* _WHAT THIS TASK INVOLVES_
All lines holding the word "step" in the listing below need to be copied.

-------- SOURCE DATA --------

===== src/rtl/uart_receiver_pkg.sv =====
// Shared UART definitions: receiver state encoding and the default bit timing
// (12 MHz system clock, 115200 baud).
package uart_receiver_pkg;

   localparam int DEFAULT_CLKS_PER_BIT = 104;

   typedef enum logic [2:0] {
      ST_IDLE      = 3'd0,
      ST_START     = 3'd1,
      ST_DATA      = 3'd2,
      ST_STOP      = 3'd3,
      ST_WAIT_IDLE = 3'd4
   } rx_state_t;

endpackage
`config.mk`:
```
export PLATFORM = sky130hd
export DESIGN_NAME = if_fetch_stage_flat
export DESIGN_NICKNAME = d
export VERILOG_FILES = /design/src/rtl/if_fetch_stage_if.sv /design/src/rtl/if_fetch_stage.sv /design/src/flat_wrapper.sv
export SDC_FILE = /design/constraint.sdc
export NUM_CORES = 1
export LEC_CHECK = 0
export ABC_CLOCK_PERIOD_IN_PS = 5470
export CORE_MARGIN = 8
export CORE_UTILIZATION = 47
export DETAILED_ROUTE_END_ITERATION = 8
export PLACE_DENSITY = 0.76
export SYNTH_ARGS = -nofsm -noshare
export SYNTH_HDL_FRONTEND = slang
export SYNTH_SLANG_ARGS = --single-unit
```
`constraint.sdc`:
```
create_clock -name clk -period 5.47 [get_ports clk]
set_input_delay 0.8205 -clock clk [delete_from_list [all_inputs] [get_ports clk]]
set_output_delay 0.8205 -clock clk [all_outputs]
set_load 0.005 [all_outputs]
```
`src/rtl/if_fetch_stage_if.sv`:
```
// Fetch-stage bundle: redirect input, instruction-memory request/ack bus and decode handshake.
// The master modport is the fetch stage; the slave modport is memory, decode and the branch unit.
interface if_fetch_stage_if #(
  parameter int WIDTH = 32
);
  logic             redirect;
  logic [WIDTH-1:0] redirect_pc;
  logic             imem_req;
  logic [WIDTH-1:0] imem_addr;
  logic             imem_ack;
  logic [WIDTH-1:0] imem_rdata;
  logic             id_valid;
  logic             id_ready;
  logic [WIDTH-1:0] id_pc;
  logic [WIDTH-1:0] id_instr;

  modport master (
    input  redirect, redirect_pc, imem_ack, imem_rdata, id_ready,
    output imem_req, imem_addr, id_valid, id_pc, id_instr
  );

  modport slave (
    output redirect, redirect_pc, imem_ack, imem_rdata, id_ready,
    input  imem_req, imem_addr, id_valid, id_pc, id_instr
  );
endinterface

```
`src/rtl/if_fetch_stage.sv`:
```
// Instruction fetch stage: one outstanding memory request, registered output slot plus one skid entry,
// and a DROP state that discards the in-flight response after a redirect.
module if_fetch_stage #(
  parameter int               WIDTH    = 32,
  parameter logic [WIDTH-1:0] RESET_PC = 32'h0000_0000
) (
  input  logic             clk,
  input  logic             rst,
  if_fetch_stage_if.master bus
);

  typedef enum logic {RUN, DROP} state_t;

  state_t           state;
  logic [WIDTH-1:0] pc;
  logic [WIDTH-1:0] drop_addr;
  logic             id_valid;
  logic [WIDTH-1:0] id_pc;
  logic [WIDTH-1:0] id_instr;
  logic             skid_valid;
  logic [WIDTH-1:0] skid_pc;
  logic [WIDTH-1:0] skid_instr;

  logic             req;
  logic             ack;
  logic             slot_free;
  logic [WIDTH-1:0] target;
  logic             unused_lo;

  // A full skid entry implies the output slot is also full, so no new request is issued.
  assign req       = (state == DROP) | ((state == RUN) & !skid_valid);
  assign ack       = req & bus.imem_ack;
  assign slot_free = !id_valid | bus.id_ready;
  assign target    = {bus.redirect_pc[WIDTH-1:2], 2'b00};
  assign unused_lo = ^bus.redirect_pc[1:0];

  assign bus.imem_req  = req;
  assign bus.imem_addr = (state == DROP) ? drop_addr : pc;
  assign bus.id_valid  = id_valid;
  assign bus.id_pc     = id_pc;
  assign bus.id_instr  = id_instr;

  // NOTE: all state is updated with non-blocking assignments so every register sees
  // the pre-edge values of the others, regardless of statement order in this block.
  always_ff @(posedge clk or posedge rst) begin
    if (rst) begin
      state      <= RUN;
      pc         <= RESET_PC;
      drop_addr  <= '0;
      id_valid   <= 1'b0;
      id_pc      <= '0;
      id_instr   <= '0;
      skid_valid <= 1'b0;
      skid_pc    <= '0;
      skid_instr <= '0;
    end else if (bus.redirect) begin
      id_valid   <= 1'b0;
      skid_valid <= 1'b0;
      pc         <= target;
      // A request still in flight must be held on the bus and its response thrown away.
      if (state == RUN && req && !bus.imem_ack) begin
        drop_addr <= pc;
        state     <= DROP;
      end else if (state == DROP && bus.imem_ack) begin
        state <= RUN;
      end
    end else if (state == DROP) begin
      if (bus.imem_ack) state <= RUN;
    end else begin
      if (slot_free) begin
        if (skid_valid) begin
          id_valid   <= 1'b1;
          id_pc      <= skid_pc;
          id_instr   <= skid_instr;
          skid_valid <= 1'b0;
        end else if (ack) begin
          id_valid <= 1'b1;
          id_pc    <= pc;
          id_instr <= bus.imem_rdata;
        end else begin
          id_valid <= 1'b0;
        end
      end else if (ack) begin
        skid_valid <= 1'b1;
        skid_pc    <= pc;
        skid_instr <= bus.imem_rdata;
      end
      if (ack) pc <= pc + WIDTH'(4);
    end
  end

endmodule
```
`src/flat_wrapper.sv`:
```
// flat-port wrapper written by rule: the top's interface ports become plain ports
module if_fetch_stage_flat 
#(
  parameter int               WIDTH    = 32,
  parameter logic [WIDTH-1:0] RESET_PC = 32'h0000_0000
)
  (clk, rst, bus_redirect, bus_redirect_pc, bus_imem_ack, bus_imem_rdata, bus_id_ready, bus_imem_req, bus_imem_addr, bus_id_valid, bus_id_pc, bus_id_instr);
  if_fetch_stage_if #(.WIDTH(WIDTH)) bus_i ();
  input  logic clk;
  input  logic rst;
  input wire logic [$bits(bus_i.redirect)-1:0] bus_redirect;
  input wire logic [$bits(bus_i.redirect_pc)-1:0] bus_redirect_pc;
  input wire logic [$bits(bus_i.imem_ack)-1:0] bus_imem_ack;
  input wire logic [$bits(bus_i.imem_rdata)-1:0] bus_imem_rdata;
  input wire logic [$bits(bus_i.id_ready)-1:0] bus_id_ready;
  output wire logic [$bits(bus_i.imem_req)-1:0] bus_imem_req;
  output wire logic [$bits(bus_i.imem_addr)-1:0] bus_imem_addr;
  output wire logic [$bits(bus_i.id_valid)-1:0] bus_id_valid;
  output wire logic [$bits(bus_i.id_pc)-1:0] bus_id_pc;
  output wire logic [$bits(bus_i.id_instr)-1:0] bus_id_instr;
  assign bus_i.redirect = bus_redirect;
  assign bus_i.redirect_pc = bus_redirect_pc;
  assign bus_i.imem_ack = bus_imem_ack;
  assign bus_i.imem_rdata = bus_imem_rdata;
  assign bus_i.id_ready = bus_id_ready;
  assign bus_imem_req = bus_i.imem_req;
  assign bus_imem_addr = bus_i.imem_addr;
  assign bus_id_valid = bus_i.id_valid;
  assign bus_id_pc = bus_i.id_pc;
  assign bus_id_instr = bus_i.id_instr;
  if_fetch_stage #(.WIDTH(WIDTH), .RESET_PC(RESET_PC)) u_core (.clk(clk), .rst(rst), .bus(bus_i));
endmodule
```
==> impl_metrics.toml, run 1 <==
[clock_tree]
htreeDepth = 4
clk_path_buf_depth = 2
cts_root_buf = "clkbuf_16"
cts.sinks = 187
cts_hold_buffers = 0
post_cts_resized = 0
cts_setup_buffers = 0
clk_pin_slew_ns = 0.07
clock_latency_ns = 0.43
cts_buffers = 17
cts_tree = "done"

[critical_path]
cp_cell_sequence = "mux2_2 > clkdlybuf4s50_1"
cp_max_fo = 40
required_ns = 4.65
worstPathArrival_ns = 2.33
endpoint_kind = "output port"
critPathSlowestCell = "dfrtp_2"
crit_type = "reg -> out"
slowest_delay_ns = 1.00
critPathLaunchType = "flip-flop"

[power_and_ir_drop]
intPower_uw = 3350
peakVddDrop_uv = 223
p_clk_share_pct = 31.2
pwr-share-seq_pct = 44.9
power_switching_uw = 1190
p_sw_share_pct = 26.2
p_per_area_nw_per_um2 = 413
p_comb_share_pct = 24.0
p_leak_uw = 0.00442

[yosys]
syn_area_um2 = 8600
ys_ff_latch = 187
synth_ff_type = "dfrtp_1"
yosysWarningCount = 0
synth.avg_cell_area_um2 = 11.3
synthArstFlopShare_pct = 100
synthDistinctLibCells = 45
netlist_instances = 759
seq_area_frac_synth_pct = 54.4
synth_edf_count = 0

[sta]
max_freq_mhz = 317
tightestPinTransition_ns = 1.02
drv_slew = 0
period_minus_slack_ns = 3.15
setup_viol = 0
rsz0062_at_grt = "false"
timing_hold_violations_final = 0
setup_tns_ns = 0
slew_headroom_pct = 32.2
timing.hold.ws_ns = 0.489
skew_ns = 0.0157
timing.final.crit_share_pct = 57.7

[floorplan]
io-pin-count = 167
dieHeight_um = 151
core_um2 = 18000
chipWidth_um = 151
start_util_pct = 47.9
placementRows = 49
die_area_um2 = 22900

[finish]
syn_to_final_growth_pct = 27.7
regArea_um2 = 4680
stdcell_count = 1124
drive_gt1_share_pct = 18.2
final_nets = 952
final_area_um2 = 11000
antenna_cells = 0
num-fill-cells = 1500
multi_input_area_um2 = 3630

[grt]
grt_pass1_vias = 6468
grt.total_usage_pct = 18.5
gr-total-overflow = 0
grt_antenna_before_repair = 1
grt_max_degree = 188
grt_pass1_wl_um = 33400

[placement]
gp_congestion = 0.742
dp_cells = 1092
placed_area_um2 = 10300
numPortBuffers = 160
dpl.hpwl_um = 13400

[drt]
ant_nets = 0
topRoutingLayerUsed = "met5"
first_pass_iters = 4
wl_met3_um = 1230
vias_per_cell = 5.48
wl_per_cell_um = 18.2
wl_um = 20500
drt_iter0_drc = 281
wl_met1_um = 9490
drc = 0
wl_met2_um = 9610
vias = 6158

[min_path]
min_path_type = "reg -> reg"

[job]
max-cap-violations = 0

[run_status]
status = "completed"
state kept, by name, summed over array words and instances, names as in the netlist:
| register | cells |
|---|---|
| u_core.drop_addr | 30 |
| u_core.bus.id_valid | 1 |
| u_core.pc | 30 |
| u_core.skid_valid | 1 |
| u_core.bus.id_instr | 32 |
| u_core.skid_instr | 32 |
| u_core.skid_pc | 30 |
| u_core.state | 1 |
| u_core.bus.id_pc | 30 |
per-layer routing:
metal,track usage (%),vias to the layer above
met5,0,-
met4,5.00,2
met3,4.54,10
met2,29.4,149
met1,24.7,3052
li1,-,2945
cells in the final DEF (no fill, tap or decap), types with 8 or more instances in the layout:
master,instances
dfrtp_1,185
clkdlybuf4s50_1,159
mux2_2,115
nor2_1,79
a21oi_1,65
mux2i_1,63
nand2_1,40
nand3_1,21
o21ai_0,19
clkbuf_16,17
or4_1,15
a31oi_1,9
inv_1,8
nand4_1,8
cell usage after synthesis, types with 6 or more instances:
master	n	area (um^2)
o21ai_0	19	95.1
nand4_1	8	50.1
dfrtp_1	187	4680
nand2_1	40	150
or4_1	15	113
o211ai_1	6	45.0
xnor2_1	7	61.3
nor3_1	7	35.0
mux2i_1	63	631
a31oi_1	9	56.3
nor2_1	79	297
clkbuf_1	42	158
inv_1	9	33.8
buf_1	15	56.3
mux2_2	115	1290
nand3_1	21	105
a21oi_1	65	325
o31ai_1	6	45.0
metrics by stage:
step	utilization, %	setup slack (ns)	power (uW)
3_5_place_dp	57.4	1.97	3170
4_1_cts	61.2	2.28	4590
5_1_grt	61.2	2.19	4800
3_3_place_gp	57.4	2.04	3120
2_1_floorplan	-	2.24	2570
6_report	61.2	2.32	4540
cells by family after synthesis:
group / after synthesis / synth area share, %
AO/OA/AOI/OAI: 117 / 7.85
buffers and inverters: 75 / 3.66
multiplexers: 178 / 22.4
flip-flops: 187 / 54.4
XOR/XNOR: 8 / 0.814
AND/OR/NAND/NOR: 192 / 10.7
other: 1 / 0.0436
adder cells (fa/ha/maj): 1 / 0.145
critical path: cells and delay by family, from the launching register on:
family                 cells  cell delay, ns
DFF                        1            1.00
buffers and inverters      1            0.49
muxes                      1            0.41
layout make-up:
cell class,instances,share of cell area (%)
flip-flops and latches,187,42.6
multi-input cells,500,33.1
repair buffers,167,15.1
clock buffers,19,4.03
well taps,229,2.61
clock inverters,13,2.16
inverters,9,0.342
final timing paths:
check	cells after the start	end	from	slack, ns
setup / recovery	2	bus_imem_addr[30]	u_core.state$_DFFE_PP0P_	2.32
hold / removal	2	u_core.skid_pc[5]$_DFFE_PP0P_	u_core.skid_pc[5]$_DFFE_PP0P_	0.49
setup reg to reg	4	u_core.pc[28]$_DFFE_PP0P_	u_core.state$_DFFE_PP0P_	2.36
hold reg to reg	2	u_core.skid_pc[5]$_DFFE_PP0P_	u_core.skid_pc[5]$_DFFE_PP0P_	0.49
max in group asynchronous	3	u_core.drop_addr[20]$_DFFE_PP0P_	rst	3.68
min in group asynchronous	3	u_core.bus.id_instr[20]$_DFFE_PP0P_	rst	1.03
power by group through the flow:
| stage | clock, uW | sequential, uW | combinational (uW) |
|---|---|---|---|
| floorplan | 0 | 1980 | 590 |
| CTS | 1440 | 2040 | 1110 |
| finish | 1420 | 2040 | 1090 |
| detailed placement | 0 | 2060 | 1100 |
| global route | 1500 | 2100 | 1200 |
| global placement | 0 | 2040 | 1080 |
Power figures use the tool's default switching activity.
==> run 2: changes to the inputs <==
--- a/config.mk
+++ b/config.mk
@@ -5,11 +5,11 @@
 export SDC_FILE = /design/constraint.sdc
 export NUM_CORES = 1
 export LEC_CHECK = 0
-export ABC_CLOCK_PERIOD_IN_PS = 5470
+export ABC_CLOCK_PERIOD_IN_PS = 3050
 export CORE_MARGIN = 8
-export CORE_UTILIZATION = 47
+export CORE_UTILIZATION = 52
 export DETAILED_ROUTE_END_ITERATION = 8
-export PLACE_DENSITY = 0.76
+export PLACE_DENSITY = 0.8
 export SYNTH_ARGS = -nofsm -noshare
 export SYNTH_HDL_FRONTEND = slang
 export SYNTH_SLANG_ARGS = --single-unit
==> constraint.sdc (replaced) <==
create_clock -name clk -period 3.05 [get_ports clk]
set_input_delay 0.4575 -clock clk [delete_from_list [all_inputs] [get_ports clk]]
set_output_delay 0.4575 -clock clk [all_outputs]
set_load 0.005 [all_outputs]
==> run 2 against run 1 <==
Net effect:
- setup slack lost 1.8 ns
- power is 71% higher
- global-route usage is 1.5 points higher
- hold slack got worse by 0.087 ns
- sequential share of layout area down 0.083 points
- register-to-register slack got worse by 1.7 ns
- core utilization increased by 5.9 points
==> impl_metrics.toml, run 2 (synthesis gave the netlist of run 1 again) <==
[run_status]
status = "completed"

[finish]
syn_to_final_growth_pct = 27.9
final_common_cell = "dfrtp_1"
regArea_um2 = 4680
top_regs = "u_core.bus.id_instr (32), u_core.skid_instr (32)"
drive_gt1_share_pct = 19.3
final_nets = 964
multi_input_area_um2 = 3630
num-fill-cells = 1241
final_cell_mix = "dfrtp_1 (185), clkdlybuf4s50_1 (159), mux2_2 (115)"
antenna_cells = 0
final_area_um2 = 11000

[power_and_ir_drop]
p_per_area_nw_per_um2 = 706
p_clk_share_pct = 27.3
p_comb_share_pct = 26.1
p_sw_share_pct = 27.7
power_switching_uw = 2150
peakVddDrop_uv = 410
pwr-share-seq_pct = 46.6
intPower_uw = 5620
p_leak_uw = 0.00445

[drt]
drc = 0
vias = 6347
ant_nets = 0
first_pass_iters = 4
wl_um = 20500
vias_per_cell = 5.63
wl_per_cell_um = 18.2
drt_iter0_drc = 269

[clock_tree]
cts.sinks = 187
clock_latency_ns = 0.43
cts_tree = "done"
cts_buffers = 17
clk_path_buf_depth = 2
post_cts_resized = 0
cts_root_buf = "clkbuf_16"
clk_pin_slew_ns = 0.07
htreeDepth = 4
cts_hold_buffers = 0
cts_setup_buffers = 0

[sta]
setup_ws_ns = 0.472
timing.final.crit_share_pct = 84.5
max_freq_mhz = 388
setup_viol = 0
timing_hold_violations_final = 0
rsz0062_at_grt = "false"
tightestPinTransition_ns = 0.891
timing.hold.ws_ns = 0.402
skew_ns = 0.00965
period_minus_slack_ns = 2.58
slew_headroom_pct = 40.6
drv_slew = 0
setup_tns_ns = 0

[floorplan]
chipWidth_um = 145
placementRows = 47
dieHeight_um = 145
start_util_pct = 52.4
io-pin-count = 167
die_area_um2 = 20900
core_um2 = 16400

[critical_path]
critPathLaunchType = "flip-flop"
endpoint_kind = "output port"
critPathSlowestCell = "clkdlybuf4s50_1"
worstPathArrival_ns = 2.12
crit_type = "reg -> out"
cp.buffers_inverters = 2
crit_path_start = "u_core.state$_DFFE_PP0P_"
required_ns = 2.59
critPathTopFamily = "buffers and inverters"
slowest_delay_ns = 0.46
cp_max_fo = 39
rr_startpoint = "u_core.skid_valid$_DFFE_PP0P_"
cp_cell_sequence = "buf_4 > mux2_2 > clkdlybuf4s50_1"

[min_path]
min_path_type = "in -> async"

[grt]
grt_antenna_before_repair = 0
gr-total-overflow = 0
grt_pass1_wl_um = 32400
grt.total_usage_pct = 20.0
grt_pass1_vias = 6235
grt_max_degree = 66

[placement]
dpl.hpwl_um = 13800
placed_area_um2 = 10400
gp_congestion = 0.762
numPortBuffers = 160
pre_cts_ws_ns = 0.120

[job]
max-cap-violations = 0
## run 2: power groups by stage
| stage | Combinational, uW | Clock [uW] | Sequential (uW) |
|---|---|---|---|
| finish | 2030 | 2120 | 3620 |
| floorplan | 1060 | 0 | 3560 |
| CTS | 2070 | 2160 | 3620 |
| detailed placement | 2050 | 0 | 3660 |
| global route | 2210 | 2250 | 3710 |
| global placement | 2000 | 0 | 3610 |
## run 2: worst paths after layout
kind                                                          end  slack (ns)  cells past startpoint
worst max-delay path                            bus_imem_addr[19]        0.47                      3
worst min-delay path            u_core.skid_instr[31]$_DFFE_PP0P_        0.40                      2
worst max register to register          u_core.pc[16]$_DFFE_PP0P_        0.62                      5
worst min register to register      u_core.skid_pc[5]$_DFFE_PP0P_        0.49                      2
max in group asynchronous        u_core.drop_addr[16]$_DFFE_PP0P_        2.01                      3
min in group clk                         u_core.pc[4]$_DFFE_PP0P_        0.46                      3
## run 2: area by class of cell
cell class	count	area share (%)
multi-input cells	500	33.0
clock inverters	13	1.07
repair buffers	179	16.5
flip-flops and latches	187	42.6
inverters	9	0.341
well taps	220	2.50
clock buffers	19	4.02
## run 2: worst reg2reg max path: cells and delay by family (launching register included)
kind,cells,cell delay (ns)
and+or+nand+nor,4,1.64
DFF,1,0.46
buffers and inverters,1,0.26
## run 2: metrics by stage
step,std cells,utilization [%],power (uW)
after global placement,1095,63.7,5610
final,1127,67.1,7770
after global routing,1127,67.1,8180
after CTS,1127,67.1,7850
after detailed placement,1095,63.7,5710
after floorplan,762,-,4620
## run 2: metal layers
| layer | up-vias | share of wire, % | GRT usage, % |
|---|---|---|---|
| met3 | 18 | 5.7 | 4.19 |
| li1 | 2984 | - | - |
| met4 | 0 | 0.95 | 5.59 |
| met2 | 178 | 49 | 32.7 |
| met5 | - | 0 | 0 |
| met1 | 3167 | 45 | 26.2 |
==> RTL edit (settings of run 1) <==
`WIDTH` is set to 32 in 3 places; all go to 48.
--- a/src/rtl/if_fetch_stage_if.sv
+++ b/src/rtl/if_fetch_stage_if.sv
@@ -2,5 +2,5 @@
 // The master modport is the fetch stage; the slave modport is memory, decode and the branch unit.
 interface if_fetch_stage_if #(
-  parameter int WIDTH = 32
+  parameter int WIDTH = 48
 );
   logic             redirect;
--- a/src/rtl/if_fetch_stage.sv
+++ b/src/rtl/if_fetch_stage.sv
@@ -2,5 +2,5 @@
 // and a DROP state that discards the in-flight response after a redirect.
 module if_fetch_stage #(
-  parameter int               WIDTH    = 32,
+  parameter int               WIDTH    = 48,
   parameter logic [WIDTH-1:0] RESET_PC = 32'h0000_0000
 ) (
--- a/src/flat_wrapper.sv
+++ b/src/flat_wrapper.sv
@@ -2,5 +2,5 @@
 module if_fetch_stage_flat 
 #(
-  parameter int               WIDTH    = 32,
+  parameter int               WIDTH    = 48,
   parameter logic [WIDTH-1:0] RESET_PC = 32'h0000_0000
 )
Ports: changed (5 resized); port bits go from 167 to 247. The function was not compared with the original's and may differ.
==> RTL edit against run 1 <==
  * Combinational power rose by 51%
  * Wire length up 58%
  * Die area increased by 46%
  * Via count is 49% higher
  * Total power up 50%
  * Clock skew is 0.0054 ns lower
  * Worst setup slack worse by 0.52 ns
  * Largest power group unchanged
  * Sequential power up 51%
  * Sequential cell count rose by 96
  * Area after synthesis up 52%
  * Highest routed layer unchanged
  * Cell area grew 51%
==> RTL edit: results (changes against run 1) <==
metric	value	unit	change
Worst Path Arrival	2.85	ns	+0.52 ns
worst slew pin tran	0.988	ns	-0.0299 ns
Switching Share	26.6	%	+0.40 points
vias in the first global route	9423		+46%
largest net degree at the start of global routing	190		+1.1%
crit path max fanout	36		-10%
status	finished, final reports clean		
Layout Nets	1410		+48%
Multi-In Gates	735		+47%
met1 WL	14.7	mm	+55%
largest cells by area after synthesis	dfrtp_1 54%, mux2_2 16%, mux2i_1 7.3%, a21oi_1 3.6%, nor2_1 3.1%		
sequential cell area fraction in the yosys report	54.1	%	-0.33 points
Setup Skew	0.0103	ns	-0.00539 ns
P_leak	6.75	nW	+53%
ClkCell Share	6.12	%	-0.080 points
flops & latches, synth	283		+51%
Port Buffers	240		+50%
met3 WL	2.30	mm	+86%
Routed WL per cell	19.0	µm	+4.2%
initial DRC count	556		+98%
Synth Instances	1121		+48%
layout cells sized above 1	19.7	%	+1.5 points
pre-CTS setup slack	1.93	ns	-0.0422 ns
total CTS buffers	30		+13
number of distinct library cells after synthesis	47		+4.4%
final instance area	0.0166	mm²	+51%
==> RTL edit: kinds of logic (layout without fill, tap and decap cells) <==
| family | count (synthesis) | count (layout) | share of synthesized area [%] |
|---|---|---|---|
| flops | 283 | 283 | 54.1 |
| buf+inv | 106 | 312 | 4.41 |
| compound gates | 153 | 153 | 6.16 |
| fa+ha+maj | 1 | 1 | 0.0955 |
| xor+xnor | 35 | 35 | 2.34 |
| simple gates | 261 | 261 | 9.67 |
| other cells | 1 | 5 | 0.0286 |
| mux | 281 | 281 | 23.2 |
==> RTL edit: worst max-delay path: stages, from the launching register on <==
cell	delay, ns
dfrtp_2	0.98
buf_4	0.44
mux2_2	0.40
clkdlybuf4s50_1	0.47
==> RTL edit: power groups by stage <==
| stage | Sequential [mW] | Clock, mW | Combinational, mW |
|---|---|---|---|
| floorplan | 2.99 | 0 | 0.904 |
| global placement | 3.08 | 0 | 1.63 |
| detailed placement | 3.11 | 0 | 1.67 |
| CTS | 3.08 | 2.11 | 1.68 |
| global route | 3.16 | 2.20 | 1.81 |
| finish | 3.08 | 2.06 | 1.65 |
==> RTL edit: worst paths after layout <==
path / depth (start not counted) / to / startpoint
setup / recovery: 3 / bus_imem_addr[24] / u_core.state$_DFFE_PP0P_
hold / removal: 2 / u_core.skid_pc[37]$_DFFE_PP0P_ / u_core.skid_pc[37]$_DFFE_PP0P_
setup reg to reg: 4 / u_core.skid_pc[38]$_DFFE_PP0P_ / u_core.skid_valid$_DFFE_PP0P_
hold reg to reg: 2 / u_core.skid_pc[37]$_DFFE_PP0P_ / u_core.skid_pc[37]$_DFFE_PP0P_
max in group asynchronous: 3 / u_core.pc[46]$_DFFE_PP0P_ / rst
min in group asynchronous: 3 / u_core.bus.id_pc[3]$_DFFE_PP0P_ / rst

--------

* _RESPONSE BOX_
step	utilization, %	setup slack (ns)	power (uW)
step,std cells,utilization [%],power (uW)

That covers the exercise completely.